OREANDA-NEWS. August 06, 2012. China’s imports of liquefied natural gas rose 29 percent in the first half of 2012 from a year earlier while purchases of coal climbed 61 percent, according to the Beijing-based General Administration of Customs.

LNG supplies increased to 6.7 million metric tons through June this year with the delivered unit cost of the fuel at USD 549 a ton, or USD 11.30 per million British thermal units, according to the data. Coal imports, excluding lignite and including metallurgical coal, climbed to 113 million tons, delivered at an average of USD 118.55 a ton.
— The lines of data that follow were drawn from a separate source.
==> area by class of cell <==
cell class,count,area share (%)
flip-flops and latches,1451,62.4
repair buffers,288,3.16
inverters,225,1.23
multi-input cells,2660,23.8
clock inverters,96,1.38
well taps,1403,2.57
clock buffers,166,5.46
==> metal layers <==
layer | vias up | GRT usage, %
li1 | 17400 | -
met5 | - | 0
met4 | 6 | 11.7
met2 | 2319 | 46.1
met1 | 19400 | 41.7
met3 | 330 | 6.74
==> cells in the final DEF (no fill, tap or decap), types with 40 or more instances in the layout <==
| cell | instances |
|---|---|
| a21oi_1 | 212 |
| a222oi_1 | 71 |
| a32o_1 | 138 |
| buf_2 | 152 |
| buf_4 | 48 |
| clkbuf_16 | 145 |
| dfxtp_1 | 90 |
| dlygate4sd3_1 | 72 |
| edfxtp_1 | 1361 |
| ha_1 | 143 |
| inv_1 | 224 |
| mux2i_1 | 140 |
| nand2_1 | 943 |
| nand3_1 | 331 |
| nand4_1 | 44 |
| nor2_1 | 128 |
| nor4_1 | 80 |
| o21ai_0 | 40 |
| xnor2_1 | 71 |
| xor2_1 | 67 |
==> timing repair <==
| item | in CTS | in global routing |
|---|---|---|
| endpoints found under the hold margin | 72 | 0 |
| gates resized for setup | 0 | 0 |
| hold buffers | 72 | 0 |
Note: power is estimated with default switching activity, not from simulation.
Crude futures, used to price contracted supplies of LNG, averaged USD 113.61 a barrel in London in the first half, which in calorie equivalent terms was about USD 19.59 per million Btu.

Purchases of LNG in June rose 16 percent to 1.21 million tons at USD 602 a ton compared with a year earlier, according to the data. The country bought 120,000 tons of the fuel from Nigeria at about USD 899 a ton. That’s equivalent to USD 18.50 per million Btu.

The country paid USD 511 a ton in May for LNG purchases and about USD 21 per million Btu for a spot purchase from Russia, according to customs data. Piped gas volumes from Turkmenistan increased by 58 percent in the first half to 7.28 million tons at USD 552 a ton.

Coal purchases climbed 65 percent in June from a year earlier to 22.53 million tons, according to the data. That cost an average USD 115 a ton.